Extracted information

BEGIN

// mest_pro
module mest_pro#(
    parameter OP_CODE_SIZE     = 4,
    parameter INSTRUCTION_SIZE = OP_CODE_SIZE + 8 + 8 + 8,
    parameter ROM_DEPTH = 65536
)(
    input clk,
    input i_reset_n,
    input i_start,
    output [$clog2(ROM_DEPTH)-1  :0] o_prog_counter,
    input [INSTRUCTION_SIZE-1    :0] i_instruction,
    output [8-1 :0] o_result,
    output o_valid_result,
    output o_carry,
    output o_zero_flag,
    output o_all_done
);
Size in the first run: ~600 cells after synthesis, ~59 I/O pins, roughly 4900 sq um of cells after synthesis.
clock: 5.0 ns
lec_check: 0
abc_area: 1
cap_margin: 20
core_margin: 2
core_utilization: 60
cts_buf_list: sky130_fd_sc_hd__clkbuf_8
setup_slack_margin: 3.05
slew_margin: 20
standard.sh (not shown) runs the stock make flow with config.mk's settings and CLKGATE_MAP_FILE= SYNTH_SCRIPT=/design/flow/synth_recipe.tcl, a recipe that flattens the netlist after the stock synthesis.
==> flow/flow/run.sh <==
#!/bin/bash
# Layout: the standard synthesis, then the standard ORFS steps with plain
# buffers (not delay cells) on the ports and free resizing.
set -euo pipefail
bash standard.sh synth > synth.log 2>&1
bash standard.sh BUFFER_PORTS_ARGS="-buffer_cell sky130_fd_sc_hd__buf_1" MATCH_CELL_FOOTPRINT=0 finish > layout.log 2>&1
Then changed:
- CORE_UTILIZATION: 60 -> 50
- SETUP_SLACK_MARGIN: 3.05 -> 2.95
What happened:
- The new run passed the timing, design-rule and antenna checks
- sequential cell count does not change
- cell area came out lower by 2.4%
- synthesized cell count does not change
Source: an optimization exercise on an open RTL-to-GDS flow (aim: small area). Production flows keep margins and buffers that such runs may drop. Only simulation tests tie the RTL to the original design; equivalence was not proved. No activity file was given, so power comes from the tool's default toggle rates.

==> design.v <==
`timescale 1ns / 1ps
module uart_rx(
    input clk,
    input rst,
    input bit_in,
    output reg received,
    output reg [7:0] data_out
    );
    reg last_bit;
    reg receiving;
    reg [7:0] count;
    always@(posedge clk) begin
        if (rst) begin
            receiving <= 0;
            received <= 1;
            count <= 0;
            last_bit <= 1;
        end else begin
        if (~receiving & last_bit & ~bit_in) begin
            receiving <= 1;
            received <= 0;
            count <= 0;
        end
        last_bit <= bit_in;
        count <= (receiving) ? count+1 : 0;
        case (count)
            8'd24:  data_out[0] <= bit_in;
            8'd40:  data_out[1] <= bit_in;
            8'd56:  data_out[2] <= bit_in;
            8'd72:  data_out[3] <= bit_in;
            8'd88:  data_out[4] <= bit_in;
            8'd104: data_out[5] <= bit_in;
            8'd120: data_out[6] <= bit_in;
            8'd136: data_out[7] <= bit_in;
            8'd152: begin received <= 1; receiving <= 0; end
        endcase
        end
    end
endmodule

END
BEGIN

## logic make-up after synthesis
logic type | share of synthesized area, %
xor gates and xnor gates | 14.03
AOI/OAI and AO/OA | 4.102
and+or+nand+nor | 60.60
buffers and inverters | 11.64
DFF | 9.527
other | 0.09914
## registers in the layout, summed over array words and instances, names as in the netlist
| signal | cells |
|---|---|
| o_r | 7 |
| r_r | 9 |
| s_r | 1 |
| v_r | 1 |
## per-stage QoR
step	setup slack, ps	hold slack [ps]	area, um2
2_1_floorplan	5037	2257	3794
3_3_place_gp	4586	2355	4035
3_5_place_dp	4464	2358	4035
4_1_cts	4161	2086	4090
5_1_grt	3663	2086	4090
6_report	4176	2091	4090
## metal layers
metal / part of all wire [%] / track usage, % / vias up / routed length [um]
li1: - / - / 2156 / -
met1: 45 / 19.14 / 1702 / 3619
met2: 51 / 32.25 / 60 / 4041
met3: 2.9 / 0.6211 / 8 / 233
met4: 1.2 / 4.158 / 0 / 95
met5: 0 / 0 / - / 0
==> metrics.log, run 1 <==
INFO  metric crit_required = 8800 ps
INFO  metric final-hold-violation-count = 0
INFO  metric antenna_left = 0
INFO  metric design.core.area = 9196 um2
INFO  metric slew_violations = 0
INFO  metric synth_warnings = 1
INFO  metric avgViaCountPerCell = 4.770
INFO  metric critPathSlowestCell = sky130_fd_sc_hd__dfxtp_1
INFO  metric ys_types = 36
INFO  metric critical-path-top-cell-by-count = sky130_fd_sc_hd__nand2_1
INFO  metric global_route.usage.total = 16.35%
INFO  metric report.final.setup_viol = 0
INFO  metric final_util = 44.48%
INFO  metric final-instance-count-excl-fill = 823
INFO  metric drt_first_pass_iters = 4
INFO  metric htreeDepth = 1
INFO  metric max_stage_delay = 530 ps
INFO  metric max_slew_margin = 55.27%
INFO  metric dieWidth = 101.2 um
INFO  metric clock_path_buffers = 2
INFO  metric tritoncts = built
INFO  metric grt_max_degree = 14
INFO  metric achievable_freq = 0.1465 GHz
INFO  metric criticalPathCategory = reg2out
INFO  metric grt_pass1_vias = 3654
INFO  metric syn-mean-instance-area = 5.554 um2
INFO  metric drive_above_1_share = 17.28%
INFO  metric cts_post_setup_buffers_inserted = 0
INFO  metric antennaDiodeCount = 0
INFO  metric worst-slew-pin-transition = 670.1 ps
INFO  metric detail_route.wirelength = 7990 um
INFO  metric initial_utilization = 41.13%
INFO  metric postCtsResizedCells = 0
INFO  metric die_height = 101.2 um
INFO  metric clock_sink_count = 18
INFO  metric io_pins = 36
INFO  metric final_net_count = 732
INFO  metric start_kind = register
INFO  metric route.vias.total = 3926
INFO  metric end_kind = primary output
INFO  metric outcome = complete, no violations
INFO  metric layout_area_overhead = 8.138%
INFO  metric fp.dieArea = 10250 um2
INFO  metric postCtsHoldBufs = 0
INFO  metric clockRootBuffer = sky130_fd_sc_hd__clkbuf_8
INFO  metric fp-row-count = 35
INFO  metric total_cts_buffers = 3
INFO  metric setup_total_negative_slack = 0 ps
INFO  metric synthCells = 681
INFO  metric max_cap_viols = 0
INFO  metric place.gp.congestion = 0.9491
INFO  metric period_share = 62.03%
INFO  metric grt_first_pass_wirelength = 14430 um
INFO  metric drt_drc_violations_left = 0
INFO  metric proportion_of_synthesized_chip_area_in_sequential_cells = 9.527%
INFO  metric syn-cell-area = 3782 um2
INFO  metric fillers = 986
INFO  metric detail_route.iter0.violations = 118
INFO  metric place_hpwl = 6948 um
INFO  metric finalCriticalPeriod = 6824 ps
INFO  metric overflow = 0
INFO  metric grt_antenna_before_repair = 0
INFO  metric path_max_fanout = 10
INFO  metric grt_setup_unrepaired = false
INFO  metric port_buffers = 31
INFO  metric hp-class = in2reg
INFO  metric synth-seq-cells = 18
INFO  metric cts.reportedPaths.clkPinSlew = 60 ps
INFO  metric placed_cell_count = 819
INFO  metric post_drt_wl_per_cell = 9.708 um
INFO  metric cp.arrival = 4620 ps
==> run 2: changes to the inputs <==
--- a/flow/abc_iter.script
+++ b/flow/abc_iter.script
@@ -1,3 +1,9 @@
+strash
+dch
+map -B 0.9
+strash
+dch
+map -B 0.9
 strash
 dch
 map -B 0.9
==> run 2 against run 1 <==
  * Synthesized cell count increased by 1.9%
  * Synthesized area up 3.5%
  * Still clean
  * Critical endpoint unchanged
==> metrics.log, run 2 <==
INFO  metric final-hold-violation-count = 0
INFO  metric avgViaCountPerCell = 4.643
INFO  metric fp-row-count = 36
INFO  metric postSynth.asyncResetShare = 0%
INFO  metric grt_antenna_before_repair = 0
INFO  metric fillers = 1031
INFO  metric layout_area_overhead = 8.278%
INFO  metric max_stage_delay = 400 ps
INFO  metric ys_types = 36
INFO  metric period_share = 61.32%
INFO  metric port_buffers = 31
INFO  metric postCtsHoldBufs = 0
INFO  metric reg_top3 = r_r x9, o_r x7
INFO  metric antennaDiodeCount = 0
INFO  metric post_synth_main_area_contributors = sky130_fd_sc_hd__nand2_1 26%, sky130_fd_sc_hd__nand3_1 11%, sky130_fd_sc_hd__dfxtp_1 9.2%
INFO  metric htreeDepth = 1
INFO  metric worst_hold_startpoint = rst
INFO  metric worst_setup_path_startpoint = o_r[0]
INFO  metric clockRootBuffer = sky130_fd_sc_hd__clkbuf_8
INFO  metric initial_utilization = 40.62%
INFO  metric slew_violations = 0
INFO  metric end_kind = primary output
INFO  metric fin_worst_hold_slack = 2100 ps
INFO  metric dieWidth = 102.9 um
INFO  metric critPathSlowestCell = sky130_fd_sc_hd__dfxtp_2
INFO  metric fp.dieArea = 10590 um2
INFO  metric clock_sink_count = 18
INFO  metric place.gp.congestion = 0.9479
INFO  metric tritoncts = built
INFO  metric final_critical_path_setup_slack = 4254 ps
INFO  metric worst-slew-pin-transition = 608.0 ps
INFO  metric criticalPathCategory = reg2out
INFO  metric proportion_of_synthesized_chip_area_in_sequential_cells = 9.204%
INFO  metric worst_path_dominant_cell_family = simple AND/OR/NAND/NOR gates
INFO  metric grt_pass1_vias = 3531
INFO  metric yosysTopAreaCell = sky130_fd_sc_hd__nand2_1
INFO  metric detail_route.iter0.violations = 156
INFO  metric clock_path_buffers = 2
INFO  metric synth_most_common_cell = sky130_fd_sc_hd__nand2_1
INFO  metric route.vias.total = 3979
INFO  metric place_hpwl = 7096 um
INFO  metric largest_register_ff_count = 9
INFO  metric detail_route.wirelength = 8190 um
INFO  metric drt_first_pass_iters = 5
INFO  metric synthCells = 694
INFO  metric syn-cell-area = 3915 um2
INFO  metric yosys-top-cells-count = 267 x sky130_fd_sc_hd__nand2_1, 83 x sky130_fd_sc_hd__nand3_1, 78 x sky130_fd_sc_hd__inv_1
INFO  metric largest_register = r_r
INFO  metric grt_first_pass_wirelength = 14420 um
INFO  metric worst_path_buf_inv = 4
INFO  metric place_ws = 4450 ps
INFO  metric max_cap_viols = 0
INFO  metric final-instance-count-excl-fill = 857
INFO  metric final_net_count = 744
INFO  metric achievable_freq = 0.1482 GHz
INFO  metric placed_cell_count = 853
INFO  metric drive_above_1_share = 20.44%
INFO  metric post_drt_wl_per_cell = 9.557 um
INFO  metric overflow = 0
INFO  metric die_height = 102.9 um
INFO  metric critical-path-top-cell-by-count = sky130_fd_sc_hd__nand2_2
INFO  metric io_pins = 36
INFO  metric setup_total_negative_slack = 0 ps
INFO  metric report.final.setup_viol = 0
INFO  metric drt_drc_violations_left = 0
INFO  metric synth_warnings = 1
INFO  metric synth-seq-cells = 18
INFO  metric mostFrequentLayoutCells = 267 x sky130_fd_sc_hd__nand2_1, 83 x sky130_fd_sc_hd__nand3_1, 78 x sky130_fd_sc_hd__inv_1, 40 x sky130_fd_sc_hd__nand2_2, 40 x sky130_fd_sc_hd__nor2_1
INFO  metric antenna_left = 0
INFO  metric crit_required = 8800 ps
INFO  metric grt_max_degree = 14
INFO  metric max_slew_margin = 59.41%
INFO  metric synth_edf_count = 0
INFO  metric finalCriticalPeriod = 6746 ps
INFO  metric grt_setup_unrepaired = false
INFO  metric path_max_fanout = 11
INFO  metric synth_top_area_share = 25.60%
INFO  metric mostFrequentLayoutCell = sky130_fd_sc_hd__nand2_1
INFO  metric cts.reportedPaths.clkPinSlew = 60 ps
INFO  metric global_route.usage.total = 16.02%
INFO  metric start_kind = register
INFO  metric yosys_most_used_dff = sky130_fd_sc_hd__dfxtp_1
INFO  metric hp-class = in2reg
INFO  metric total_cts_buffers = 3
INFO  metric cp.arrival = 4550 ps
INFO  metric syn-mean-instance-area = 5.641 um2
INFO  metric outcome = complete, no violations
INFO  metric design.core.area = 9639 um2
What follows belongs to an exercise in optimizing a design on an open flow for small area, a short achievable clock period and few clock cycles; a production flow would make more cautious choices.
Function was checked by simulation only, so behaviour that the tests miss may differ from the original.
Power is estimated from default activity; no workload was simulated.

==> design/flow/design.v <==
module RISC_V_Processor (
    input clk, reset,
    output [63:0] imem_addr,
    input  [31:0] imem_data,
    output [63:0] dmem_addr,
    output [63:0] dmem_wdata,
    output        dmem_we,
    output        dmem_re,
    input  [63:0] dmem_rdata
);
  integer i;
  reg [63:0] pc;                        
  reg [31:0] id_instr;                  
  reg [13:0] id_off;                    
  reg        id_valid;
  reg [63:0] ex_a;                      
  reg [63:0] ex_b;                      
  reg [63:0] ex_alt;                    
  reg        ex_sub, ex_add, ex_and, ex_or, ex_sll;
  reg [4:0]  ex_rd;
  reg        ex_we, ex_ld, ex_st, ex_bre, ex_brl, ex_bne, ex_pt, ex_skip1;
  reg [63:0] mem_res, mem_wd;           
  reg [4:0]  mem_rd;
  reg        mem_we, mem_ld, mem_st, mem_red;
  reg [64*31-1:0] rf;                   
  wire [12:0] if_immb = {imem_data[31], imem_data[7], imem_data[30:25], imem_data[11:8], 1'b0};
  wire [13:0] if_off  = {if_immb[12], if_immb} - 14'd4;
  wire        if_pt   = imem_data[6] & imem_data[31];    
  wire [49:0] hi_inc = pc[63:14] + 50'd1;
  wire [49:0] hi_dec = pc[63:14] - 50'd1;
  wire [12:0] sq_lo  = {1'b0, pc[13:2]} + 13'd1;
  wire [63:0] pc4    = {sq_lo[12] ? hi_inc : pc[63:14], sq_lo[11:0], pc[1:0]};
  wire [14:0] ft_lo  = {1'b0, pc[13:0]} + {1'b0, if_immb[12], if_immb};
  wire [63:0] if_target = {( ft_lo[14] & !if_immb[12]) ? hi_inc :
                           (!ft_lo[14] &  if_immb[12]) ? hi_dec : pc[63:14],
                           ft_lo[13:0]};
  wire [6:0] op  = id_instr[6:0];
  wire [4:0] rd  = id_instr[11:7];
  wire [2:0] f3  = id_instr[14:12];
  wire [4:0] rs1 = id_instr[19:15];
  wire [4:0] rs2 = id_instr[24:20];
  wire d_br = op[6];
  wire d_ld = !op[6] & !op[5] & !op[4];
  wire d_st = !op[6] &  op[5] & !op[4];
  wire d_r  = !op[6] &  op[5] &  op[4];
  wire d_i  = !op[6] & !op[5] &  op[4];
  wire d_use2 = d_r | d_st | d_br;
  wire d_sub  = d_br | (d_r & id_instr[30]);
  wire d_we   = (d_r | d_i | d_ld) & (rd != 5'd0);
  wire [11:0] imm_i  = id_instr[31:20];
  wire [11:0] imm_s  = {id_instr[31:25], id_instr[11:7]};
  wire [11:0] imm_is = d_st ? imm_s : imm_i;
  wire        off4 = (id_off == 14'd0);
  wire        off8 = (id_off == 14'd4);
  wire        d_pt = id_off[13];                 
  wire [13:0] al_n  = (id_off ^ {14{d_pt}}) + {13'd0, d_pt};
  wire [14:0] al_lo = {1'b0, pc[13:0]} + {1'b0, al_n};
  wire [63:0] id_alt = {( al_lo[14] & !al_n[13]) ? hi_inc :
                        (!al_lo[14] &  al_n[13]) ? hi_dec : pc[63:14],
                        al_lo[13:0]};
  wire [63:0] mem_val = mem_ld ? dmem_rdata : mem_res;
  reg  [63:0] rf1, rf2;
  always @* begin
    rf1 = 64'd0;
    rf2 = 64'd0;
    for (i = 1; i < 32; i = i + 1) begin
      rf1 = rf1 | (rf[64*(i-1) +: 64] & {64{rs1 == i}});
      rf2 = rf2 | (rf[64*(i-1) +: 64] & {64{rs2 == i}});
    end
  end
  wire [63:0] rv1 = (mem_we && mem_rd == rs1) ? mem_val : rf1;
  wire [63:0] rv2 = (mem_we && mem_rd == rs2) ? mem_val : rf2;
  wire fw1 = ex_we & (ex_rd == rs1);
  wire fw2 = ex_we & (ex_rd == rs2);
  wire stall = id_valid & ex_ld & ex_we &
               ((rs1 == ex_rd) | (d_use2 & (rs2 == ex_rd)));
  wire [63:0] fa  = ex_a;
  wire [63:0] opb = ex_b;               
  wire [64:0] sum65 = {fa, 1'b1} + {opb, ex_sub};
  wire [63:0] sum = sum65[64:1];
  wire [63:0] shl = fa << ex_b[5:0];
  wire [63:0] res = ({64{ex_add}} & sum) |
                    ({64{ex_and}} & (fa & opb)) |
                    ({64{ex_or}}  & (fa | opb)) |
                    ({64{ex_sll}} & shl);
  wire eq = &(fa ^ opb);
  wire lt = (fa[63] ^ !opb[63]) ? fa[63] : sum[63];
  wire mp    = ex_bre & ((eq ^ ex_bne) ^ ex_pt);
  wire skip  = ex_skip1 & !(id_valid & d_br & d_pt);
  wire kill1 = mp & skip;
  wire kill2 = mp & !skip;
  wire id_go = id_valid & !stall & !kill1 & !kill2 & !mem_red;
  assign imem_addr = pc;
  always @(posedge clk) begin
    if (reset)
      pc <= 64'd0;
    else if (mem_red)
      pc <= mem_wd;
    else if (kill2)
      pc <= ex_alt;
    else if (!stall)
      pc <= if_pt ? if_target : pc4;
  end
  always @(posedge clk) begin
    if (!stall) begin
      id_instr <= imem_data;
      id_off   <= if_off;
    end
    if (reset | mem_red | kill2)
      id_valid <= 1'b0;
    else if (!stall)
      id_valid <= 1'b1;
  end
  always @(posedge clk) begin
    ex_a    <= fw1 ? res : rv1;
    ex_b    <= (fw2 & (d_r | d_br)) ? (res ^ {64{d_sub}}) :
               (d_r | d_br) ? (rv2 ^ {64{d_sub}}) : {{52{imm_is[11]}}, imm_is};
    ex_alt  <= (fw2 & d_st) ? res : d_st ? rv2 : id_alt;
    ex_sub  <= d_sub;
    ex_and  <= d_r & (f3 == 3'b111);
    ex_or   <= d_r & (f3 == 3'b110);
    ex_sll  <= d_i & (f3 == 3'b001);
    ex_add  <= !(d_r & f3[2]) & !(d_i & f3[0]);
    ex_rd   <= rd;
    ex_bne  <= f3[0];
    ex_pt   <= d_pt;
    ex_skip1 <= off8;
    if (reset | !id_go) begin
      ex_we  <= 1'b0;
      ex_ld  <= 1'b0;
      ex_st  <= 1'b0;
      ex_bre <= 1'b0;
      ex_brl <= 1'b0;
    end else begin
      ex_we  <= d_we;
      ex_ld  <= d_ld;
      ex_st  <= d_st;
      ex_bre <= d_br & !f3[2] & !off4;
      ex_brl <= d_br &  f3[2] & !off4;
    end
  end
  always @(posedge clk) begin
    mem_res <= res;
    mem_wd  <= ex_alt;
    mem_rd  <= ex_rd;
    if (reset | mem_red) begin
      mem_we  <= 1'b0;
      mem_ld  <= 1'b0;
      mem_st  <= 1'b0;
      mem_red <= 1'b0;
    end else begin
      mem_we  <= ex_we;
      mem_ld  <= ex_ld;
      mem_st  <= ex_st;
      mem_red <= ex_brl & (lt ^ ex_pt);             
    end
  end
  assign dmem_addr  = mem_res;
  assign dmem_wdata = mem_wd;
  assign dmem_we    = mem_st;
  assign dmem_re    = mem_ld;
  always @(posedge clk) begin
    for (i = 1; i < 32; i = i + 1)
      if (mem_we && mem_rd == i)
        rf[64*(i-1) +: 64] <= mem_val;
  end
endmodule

END

What you should do
Retype exactly the lines above, from the one with "period_share = 62.03%" through the one with "fillers = 986", inclusive.

Answer to this exercise
INFO  metric period_share = 62.03%
INFO  metric grt_first_pass_wirelength = 14430 um
INFO  metric drt_drc_violations_left = 0
INFO  metric proportion_of_synthesized_chip_area_in_sequential_cells = 9.527%
INFO  metric syn-cell-area = 3782 um2
INFO  metric fillers = 986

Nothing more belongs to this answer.